## What you have to do
In how many lines of the records does the string "inverters" appear? State only the number.

## Collected data entries
=== Section Start ===

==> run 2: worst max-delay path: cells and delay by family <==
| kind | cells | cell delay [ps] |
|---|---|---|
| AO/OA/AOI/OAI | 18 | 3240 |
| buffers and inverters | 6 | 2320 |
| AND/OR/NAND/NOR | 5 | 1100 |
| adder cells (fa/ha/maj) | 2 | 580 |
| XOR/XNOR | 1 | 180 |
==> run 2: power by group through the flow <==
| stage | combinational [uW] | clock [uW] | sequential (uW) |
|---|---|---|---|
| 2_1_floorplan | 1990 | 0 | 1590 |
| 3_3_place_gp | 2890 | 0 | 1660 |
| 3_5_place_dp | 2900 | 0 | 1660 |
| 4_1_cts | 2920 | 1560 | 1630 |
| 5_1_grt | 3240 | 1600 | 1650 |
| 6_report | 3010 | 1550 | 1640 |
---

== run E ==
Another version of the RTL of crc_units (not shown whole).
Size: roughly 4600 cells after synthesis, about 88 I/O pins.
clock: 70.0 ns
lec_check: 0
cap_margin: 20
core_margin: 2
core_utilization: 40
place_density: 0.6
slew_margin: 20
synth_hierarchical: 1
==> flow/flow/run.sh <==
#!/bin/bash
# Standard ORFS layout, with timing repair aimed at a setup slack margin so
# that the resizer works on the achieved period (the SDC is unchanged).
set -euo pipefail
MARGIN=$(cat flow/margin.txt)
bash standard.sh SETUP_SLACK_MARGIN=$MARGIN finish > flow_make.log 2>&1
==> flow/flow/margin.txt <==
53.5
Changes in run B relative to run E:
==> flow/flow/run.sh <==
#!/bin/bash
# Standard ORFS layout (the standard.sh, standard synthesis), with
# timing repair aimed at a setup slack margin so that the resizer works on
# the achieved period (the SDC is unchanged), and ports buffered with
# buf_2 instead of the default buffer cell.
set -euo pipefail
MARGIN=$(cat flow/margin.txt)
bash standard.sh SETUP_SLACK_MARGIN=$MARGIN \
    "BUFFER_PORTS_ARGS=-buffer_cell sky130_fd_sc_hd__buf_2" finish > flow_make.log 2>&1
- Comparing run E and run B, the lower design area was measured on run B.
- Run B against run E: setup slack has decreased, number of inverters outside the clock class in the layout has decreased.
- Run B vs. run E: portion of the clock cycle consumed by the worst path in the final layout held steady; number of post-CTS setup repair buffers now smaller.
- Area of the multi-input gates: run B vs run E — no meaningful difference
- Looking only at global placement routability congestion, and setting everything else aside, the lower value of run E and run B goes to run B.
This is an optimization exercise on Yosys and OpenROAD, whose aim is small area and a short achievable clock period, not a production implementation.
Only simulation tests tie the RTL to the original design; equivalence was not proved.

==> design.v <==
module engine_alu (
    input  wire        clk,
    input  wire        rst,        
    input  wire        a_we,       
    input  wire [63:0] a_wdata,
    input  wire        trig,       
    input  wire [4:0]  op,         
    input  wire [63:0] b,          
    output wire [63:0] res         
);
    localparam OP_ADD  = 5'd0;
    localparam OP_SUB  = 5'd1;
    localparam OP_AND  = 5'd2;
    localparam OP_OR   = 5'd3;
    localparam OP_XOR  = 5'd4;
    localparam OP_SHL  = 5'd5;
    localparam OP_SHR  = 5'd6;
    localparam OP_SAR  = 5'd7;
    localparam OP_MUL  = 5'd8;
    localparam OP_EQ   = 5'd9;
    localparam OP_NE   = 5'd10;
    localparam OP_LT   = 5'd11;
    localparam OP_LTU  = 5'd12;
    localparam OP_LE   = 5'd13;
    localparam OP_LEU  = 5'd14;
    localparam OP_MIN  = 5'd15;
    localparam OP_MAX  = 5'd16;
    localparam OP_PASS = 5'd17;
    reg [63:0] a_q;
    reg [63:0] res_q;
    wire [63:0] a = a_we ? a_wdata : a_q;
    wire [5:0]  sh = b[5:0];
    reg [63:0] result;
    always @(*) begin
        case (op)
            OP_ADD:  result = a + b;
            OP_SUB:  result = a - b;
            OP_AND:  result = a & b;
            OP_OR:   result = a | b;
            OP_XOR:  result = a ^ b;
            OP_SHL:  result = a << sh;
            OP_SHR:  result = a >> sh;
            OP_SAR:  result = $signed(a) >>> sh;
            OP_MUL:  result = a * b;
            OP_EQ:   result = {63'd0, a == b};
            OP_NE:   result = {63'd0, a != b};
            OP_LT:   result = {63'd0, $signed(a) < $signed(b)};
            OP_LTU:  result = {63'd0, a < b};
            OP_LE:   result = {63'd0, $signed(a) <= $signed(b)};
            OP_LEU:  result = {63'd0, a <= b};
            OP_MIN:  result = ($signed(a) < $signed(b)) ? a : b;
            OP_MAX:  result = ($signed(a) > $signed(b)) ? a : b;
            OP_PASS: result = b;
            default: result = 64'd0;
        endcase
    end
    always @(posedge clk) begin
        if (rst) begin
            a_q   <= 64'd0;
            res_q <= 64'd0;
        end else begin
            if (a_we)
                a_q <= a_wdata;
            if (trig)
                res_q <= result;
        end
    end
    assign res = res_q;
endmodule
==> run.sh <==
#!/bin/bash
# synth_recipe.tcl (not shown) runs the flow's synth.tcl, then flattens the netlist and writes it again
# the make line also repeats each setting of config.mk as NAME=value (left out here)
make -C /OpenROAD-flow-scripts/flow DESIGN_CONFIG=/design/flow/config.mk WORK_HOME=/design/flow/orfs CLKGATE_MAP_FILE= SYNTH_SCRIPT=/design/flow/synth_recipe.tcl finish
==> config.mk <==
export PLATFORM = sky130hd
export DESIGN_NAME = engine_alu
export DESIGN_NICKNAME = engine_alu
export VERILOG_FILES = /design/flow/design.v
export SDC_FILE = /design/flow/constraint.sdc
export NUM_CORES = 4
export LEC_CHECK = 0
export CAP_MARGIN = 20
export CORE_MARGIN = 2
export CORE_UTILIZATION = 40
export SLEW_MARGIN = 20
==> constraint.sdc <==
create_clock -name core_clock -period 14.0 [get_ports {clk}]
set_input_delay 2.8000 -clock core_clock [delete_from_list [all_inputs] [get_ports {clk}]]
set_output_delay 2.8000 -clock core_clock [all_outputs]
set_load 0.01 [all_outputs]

=== Section End ===
=== Section Start ===

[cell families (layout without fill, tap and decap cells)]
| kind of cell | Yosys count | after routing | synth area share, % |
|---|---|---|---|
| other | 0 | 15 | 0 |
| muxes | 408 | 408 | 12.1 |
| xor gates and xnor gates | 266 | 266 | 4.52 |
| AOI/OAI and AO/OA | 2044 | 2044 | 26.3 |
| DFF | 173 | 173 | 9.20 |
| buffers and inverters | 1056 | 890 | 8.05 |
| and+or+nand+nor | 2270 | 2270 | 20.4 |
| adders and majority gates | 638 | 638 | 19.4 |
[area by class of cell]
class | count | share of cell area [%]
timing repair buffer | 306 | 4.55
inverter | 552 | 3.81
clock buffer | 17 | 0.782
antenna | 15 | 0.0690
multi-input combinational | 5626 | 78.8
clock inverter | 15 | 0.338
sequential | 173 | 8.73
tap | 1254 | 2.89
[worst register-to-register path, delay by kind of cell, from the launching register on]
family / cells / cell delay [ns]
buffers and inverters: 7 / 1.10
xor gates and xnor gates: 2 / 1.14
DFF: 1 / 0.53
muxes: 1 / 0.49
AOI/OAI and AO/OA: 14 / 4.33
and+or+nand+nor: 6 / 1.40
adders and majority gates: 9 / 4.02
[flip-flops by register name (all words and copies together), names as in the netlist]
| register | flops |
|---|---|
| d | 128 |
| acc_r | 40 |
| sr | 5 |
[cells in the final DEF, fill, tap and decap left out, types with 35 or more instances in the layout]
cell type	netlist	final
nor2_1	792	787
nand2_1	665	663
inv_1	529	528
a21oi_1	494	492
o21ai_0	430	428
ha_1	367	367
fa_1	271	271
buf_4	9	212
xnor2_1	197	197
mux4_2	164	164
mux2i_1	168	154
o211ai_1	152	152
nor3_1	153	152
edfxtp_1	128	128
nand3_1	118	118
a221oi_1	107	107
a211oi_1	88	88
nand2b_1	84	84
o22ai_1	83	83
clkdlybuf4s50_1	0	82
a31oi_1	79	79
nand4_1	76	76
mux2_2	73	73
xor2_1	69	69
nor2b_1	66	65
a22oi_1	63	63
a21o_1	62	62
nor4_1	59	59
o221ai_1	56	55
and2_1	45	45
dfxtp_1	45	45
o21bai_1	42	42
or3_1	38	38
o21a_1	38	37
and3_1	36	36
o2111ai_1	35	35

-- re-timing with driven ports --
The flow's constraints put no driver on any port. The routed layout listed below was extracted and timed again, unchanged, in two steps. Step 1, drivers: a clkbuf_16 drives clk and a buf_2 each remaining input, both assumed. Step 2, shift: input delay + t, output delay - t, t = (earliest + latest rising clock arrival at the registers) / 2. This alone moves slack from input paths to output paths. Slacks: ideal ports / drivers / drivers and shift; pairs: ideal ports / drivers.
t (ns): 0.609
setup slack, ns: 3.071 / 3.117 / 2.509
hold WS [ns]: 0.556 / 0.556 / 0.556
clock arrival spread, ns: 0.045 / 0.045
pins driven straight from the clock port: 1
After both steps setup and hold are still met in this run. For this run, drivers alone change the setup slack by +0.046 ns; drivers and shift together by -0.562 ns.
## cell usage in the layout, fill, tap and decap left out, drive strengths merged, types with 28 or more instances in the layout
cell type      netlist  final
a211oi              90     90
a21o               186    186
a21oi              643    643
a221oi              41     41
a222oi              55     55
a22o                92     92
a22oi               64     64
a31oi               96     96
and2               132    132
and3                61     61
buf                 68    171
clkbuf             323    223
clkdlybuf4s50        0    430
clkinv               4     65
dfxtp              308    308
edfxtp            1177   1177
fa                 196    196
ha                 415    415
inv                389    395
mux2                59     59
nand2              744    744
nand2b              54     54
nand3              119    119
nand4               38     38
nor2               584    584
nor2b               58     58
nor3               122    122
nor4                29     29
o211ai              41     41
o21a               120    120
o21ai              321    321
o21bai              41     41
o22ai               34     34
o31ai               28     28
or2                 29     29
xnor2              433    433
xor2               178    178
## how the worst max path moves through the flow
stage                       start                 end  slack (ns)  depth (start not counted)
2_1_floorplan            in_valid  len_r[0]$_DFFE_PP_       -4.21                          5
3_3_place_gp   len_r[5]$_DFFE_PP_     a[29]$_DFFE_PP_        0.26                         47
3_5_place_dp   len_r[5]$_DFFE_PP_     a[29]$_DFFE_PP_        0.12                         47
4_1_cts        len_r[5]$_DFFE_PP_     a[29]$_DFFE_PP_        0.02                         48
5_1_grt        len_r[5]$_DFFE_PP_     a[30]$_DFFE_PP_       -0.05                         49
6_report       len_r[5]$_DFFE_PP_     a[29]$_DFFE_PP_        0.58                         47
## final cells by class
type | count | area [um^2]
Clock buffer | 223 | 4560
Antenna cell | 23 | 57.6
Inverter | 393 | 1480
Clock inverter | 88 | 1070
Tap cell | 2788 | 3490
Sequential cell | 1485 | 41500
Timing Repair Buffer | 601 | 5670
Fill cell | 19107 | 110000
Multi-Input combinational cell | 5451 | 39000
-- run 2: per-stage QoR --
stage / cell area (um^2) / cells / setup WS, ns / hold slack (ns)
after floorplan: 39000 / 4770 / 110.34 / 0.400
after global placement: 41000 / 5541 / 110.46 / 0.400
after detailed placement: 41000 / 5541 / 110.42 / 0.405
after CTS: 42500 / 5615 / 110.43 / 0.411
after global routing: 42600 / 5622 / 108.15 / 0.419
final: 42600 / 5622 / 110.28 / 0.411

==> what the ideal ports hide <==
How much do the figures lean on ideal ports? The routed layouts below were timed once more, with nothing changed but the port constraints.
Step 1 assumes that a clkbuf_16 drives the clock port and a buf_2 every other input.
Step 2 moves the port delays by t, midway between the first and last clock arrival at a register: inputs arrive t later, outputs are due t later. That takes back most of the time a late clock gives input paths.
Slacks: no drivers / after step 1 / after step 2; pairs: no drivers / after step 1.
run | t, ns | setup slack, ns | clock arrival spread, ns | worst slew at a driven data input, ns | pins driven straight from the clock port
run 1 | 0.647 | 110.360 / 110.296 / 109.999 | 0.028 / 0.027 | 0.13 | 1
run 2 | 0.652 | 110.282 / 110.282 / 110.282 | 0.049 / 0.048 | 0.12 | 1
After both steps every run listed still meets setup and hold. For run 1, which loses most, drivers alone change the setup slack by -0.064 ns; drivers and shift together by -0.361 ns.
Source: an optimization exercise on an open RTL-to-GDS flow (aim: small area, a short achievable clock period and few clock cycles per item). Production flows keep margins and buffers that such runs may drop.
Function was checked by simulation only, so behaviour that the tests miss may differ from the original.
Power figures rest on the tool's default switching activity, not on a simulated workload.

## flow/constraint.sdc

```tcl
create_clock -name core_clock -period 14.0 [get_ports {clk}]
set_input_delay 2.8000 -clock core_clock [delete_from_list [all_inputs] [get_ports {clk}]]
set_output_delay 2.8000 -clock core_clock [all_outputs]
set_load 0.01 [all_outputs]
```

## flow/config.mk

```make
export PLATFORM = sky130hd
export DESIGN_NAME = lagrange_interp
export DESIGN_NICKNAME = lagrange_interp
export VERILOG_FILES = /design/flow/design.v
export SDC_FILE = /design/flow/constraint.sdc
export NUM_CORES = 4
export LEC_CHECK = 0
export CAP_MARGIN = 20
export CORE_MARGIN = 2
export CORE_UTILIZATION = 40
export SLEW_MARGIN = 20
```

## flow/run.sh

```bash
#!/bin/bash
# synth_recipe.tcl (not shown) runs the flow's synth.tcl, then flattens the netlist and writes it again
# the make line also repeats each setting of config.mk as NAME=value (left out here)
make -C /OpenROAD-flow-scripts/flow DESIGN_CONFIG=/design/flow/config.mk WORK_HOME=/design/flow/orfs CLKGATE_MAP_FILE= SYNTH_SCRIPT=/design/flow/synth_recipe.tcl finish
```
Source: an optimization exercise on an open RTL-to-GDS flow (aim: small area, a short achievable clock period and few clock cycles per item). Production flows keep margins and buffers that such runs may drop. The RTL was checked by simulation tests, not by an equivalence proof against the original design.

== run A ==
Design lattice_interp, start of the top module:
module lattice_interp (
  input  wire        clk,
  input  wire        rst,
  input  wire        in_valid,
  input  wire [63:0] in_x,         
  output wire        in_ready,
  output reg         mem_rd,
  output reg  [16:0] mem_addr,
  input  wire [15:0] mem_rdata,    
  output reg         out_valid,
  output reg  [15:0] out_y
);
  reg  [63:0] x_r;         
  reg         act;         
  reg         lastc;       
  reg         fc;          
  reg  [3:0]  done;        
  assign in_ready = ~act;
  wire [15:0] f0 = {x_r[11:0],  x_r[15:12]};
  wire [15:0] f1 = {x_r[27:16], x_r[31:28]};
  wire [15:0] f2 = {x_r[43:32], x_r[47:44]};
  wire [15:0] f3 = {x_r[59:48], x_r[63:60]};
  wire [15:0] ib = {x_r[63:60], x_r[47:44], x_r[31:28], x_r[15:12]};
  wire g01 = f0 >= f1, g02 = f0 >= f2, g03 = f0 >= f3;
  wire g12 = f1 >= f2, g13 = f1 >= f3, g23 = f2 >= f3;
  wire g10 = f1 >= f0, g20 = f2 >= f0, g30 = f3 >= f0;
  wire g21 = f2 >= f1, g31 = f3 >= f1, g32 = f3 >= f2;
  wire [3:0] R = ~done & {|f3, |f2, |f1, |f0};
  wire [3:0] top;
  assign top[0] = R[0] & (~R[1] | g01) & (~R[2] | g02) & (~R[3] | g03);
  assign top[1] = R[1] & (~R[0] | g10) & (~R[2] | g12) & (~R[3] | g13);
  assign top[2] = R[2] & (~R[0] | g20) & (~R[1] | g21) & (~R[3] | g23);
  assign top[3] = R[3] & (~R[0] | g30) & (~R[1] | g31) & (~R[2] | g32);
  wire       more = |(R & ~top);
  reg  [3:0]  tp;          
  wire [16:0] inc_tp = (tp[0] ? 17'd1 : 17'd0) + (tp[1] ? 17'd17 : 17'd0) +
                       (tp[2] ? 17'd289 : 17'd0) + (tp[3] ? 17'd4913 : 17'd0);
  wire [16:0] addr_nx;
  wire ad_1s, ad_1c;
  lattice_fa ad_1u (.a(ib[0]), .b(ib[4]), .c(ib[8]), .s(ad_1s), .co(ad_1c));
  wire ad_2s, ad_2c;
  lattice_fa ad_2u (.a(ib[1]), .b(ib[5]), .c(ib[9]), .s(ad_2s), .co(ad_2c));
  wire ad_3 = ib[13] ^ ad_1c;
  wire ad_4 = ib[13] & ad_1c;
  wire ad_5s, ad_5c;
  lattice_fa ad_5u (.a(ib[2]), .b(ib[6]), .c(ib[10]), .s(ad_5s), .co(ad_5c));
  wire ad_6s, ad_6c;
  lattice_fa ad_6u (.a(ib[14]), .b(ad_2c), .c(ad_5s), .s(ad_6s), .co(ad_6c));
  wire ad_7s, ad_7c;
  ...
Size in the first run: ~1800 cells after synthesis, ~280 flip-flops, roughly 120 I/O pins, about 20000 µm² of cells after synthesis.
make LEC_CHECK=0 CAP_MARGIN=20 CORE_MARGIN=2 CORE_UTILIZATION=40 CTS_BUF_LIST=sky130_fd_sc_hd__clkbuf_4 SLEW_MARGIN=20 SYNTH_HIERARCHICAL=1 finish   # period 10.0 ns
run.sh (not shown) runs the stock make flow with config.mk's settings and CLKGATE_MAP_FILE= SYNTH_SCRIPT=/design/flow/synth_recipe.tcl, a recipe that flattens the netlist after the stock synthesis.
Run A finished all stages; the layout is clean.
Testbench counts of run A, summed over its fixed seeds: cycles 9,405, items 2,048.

=== Section End ===

## Solution to this exercise
4